▶ [Work order]
Everything in the data below is left aside except the lines from the one containing "661.9 | 60.1 |" through the one containing "end, declared |"; repeat those exactly.
'''
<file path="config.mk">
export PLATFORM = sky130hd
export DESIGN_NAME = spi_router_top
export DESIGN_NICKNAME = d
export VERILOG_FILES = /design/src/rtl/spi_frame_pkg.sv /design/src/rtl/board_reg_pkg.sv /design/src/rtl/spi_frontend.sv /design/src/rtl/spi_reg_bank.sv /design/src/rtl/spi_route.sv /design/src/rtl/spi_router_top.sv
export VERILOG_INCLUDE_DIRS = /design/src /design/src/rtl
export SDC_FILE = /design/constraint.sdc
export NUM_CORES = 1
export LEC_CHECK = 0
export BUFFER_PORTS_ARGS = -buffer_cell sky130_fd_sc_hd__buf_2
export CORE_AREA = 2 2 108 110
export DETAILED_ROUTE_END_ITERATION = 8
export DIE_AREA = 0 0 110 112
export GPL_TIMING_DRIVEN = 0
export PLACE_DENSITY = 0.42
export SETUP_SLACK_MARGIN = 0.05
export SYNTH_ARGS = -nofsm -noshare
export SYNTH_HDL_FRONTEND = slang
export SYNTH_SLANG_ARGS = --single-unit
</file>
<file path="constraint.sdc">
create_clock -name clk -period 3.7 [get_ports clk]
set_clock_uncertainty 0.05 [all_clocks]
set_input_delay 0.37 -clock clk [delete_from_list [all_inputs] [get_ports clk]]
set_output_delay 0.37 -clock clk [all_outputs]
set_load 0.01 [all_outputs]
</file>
'''
'''
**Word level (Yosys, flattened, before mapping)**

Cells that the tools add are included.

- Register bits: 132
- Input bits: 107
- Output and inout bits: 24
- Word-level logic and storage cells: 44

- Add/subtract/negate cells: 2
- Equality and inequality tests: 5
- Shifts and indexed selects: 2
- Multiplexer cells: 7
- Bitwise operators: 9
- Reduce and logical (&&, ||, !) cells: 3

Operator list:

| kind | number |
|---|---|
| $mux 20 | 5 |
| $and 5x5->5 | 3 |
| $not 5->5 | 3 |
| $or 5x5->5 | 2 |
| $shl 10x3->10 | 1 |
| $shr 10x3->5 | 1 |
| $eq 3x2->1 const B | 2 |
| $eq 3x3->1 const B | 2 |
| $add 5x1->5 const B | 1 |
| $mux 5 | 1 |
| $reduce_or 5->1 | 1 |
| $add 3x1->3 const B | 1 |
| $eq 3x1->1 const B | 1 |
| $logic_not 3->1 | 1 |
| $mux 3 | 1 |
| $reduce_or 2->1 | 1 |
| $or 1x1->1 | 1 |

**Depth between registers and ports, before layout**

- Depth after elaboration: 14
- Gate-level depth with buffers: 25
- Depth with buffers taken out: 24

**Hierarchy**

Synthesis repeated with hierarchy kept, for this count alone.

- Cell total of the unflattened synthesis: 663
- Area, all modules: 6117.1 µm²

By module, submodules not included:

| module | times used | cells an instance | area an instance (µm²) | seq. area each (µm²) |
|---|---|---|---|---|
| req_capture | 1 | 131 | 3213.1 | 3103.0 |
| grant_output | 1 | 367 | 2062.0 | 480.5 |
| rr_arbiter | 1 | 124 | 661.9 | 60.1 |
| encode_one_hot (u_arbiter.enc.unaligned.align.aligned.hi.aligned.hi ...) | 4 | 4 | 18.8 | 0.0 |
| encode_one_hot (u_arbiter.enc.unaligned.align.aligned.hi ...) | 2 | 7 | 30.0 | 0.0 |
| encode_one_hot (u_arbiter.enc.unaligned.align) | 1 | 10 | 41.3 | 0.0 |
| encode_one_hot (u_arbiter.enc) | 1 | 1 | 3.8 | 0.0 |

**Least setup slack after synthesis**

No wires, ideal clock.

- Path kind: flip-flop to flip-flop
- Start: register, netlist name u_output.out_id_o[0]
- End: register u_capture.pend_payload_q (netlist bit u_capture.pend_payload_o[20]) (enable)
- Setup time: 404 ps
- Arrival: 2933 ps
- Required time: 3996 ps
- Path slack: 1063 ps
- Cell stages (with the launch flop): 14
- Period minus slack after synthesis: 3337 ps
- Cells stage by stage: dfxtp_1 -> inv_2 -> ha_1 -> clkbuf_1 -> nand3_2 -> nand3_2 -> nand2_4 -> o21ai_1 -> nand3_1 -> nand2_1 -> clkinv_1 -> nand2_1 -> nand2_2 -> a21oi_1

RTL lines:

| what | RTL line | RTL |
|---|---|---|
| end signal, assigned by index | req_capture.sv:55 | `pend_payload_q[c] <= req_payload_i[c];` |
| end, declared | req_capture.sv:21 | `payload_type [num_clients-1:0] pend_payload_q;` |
'''
▶ [Your response]
| rr_arbiter | 1 | 124 | 661.9 | 60.1 |
| encode_one_hot (u_arbiter.enc.unaligned.align.aligned.hi.aligned.hi ...) | 4 | 4 | 18.8 | 0.0 |
| encode_one_hot (u_arbiter.enc.unaligned.align.aligned.hi ...) | 2 | 7 | 30.0 | 0.0 |
| encode_one_hot (u_arbiter.enc.unaligned.align) | 1 | 10 | 41.3 | 0.0 |
| encode_one_hot (u_arbiter.enc) | 1 | 1 | 3.8 | 0.0 |

**Least setup slack after synthesis**

No wires, ideal clock.

- Path kind: flip-flop to flip-flop
- Start: register, netlist name u_output.out_id_o[0]
- End: register u_capture.pend_payload_q (netlist bit u_capture.pend_payload_o[20]) (enable)
- Setup time: 404 ps
- Arrival: 2933 ps
- Required time: 3996 ps
- Path slack: 1063 ps
- Cell stages (with the launch flop): 14
- Period minus slack after synthesis: 3337 ps
- Cells stage by stage: dfxtp_1 -> inv_2 -> ha_1 -> clkbuf_1 -> nand3_2 -> nand3_2 -> nand2_4 -> o21ai_1 -> nand3_1 -> nand2_1 -> clkinv_1 -> nand2_1 -> nand2_2 -> a21oi_1

RTL lines:

| what | RTL line | RTL |
|---|---|---|
| end signal, assigned by index | req_capture.sv:55 | `pend_payload_q[c] <= req_payload_i[c];` |
| end, declared | req_capture.sv:21 | `payload_type [num_clients-1:0] pend_payload_q;` |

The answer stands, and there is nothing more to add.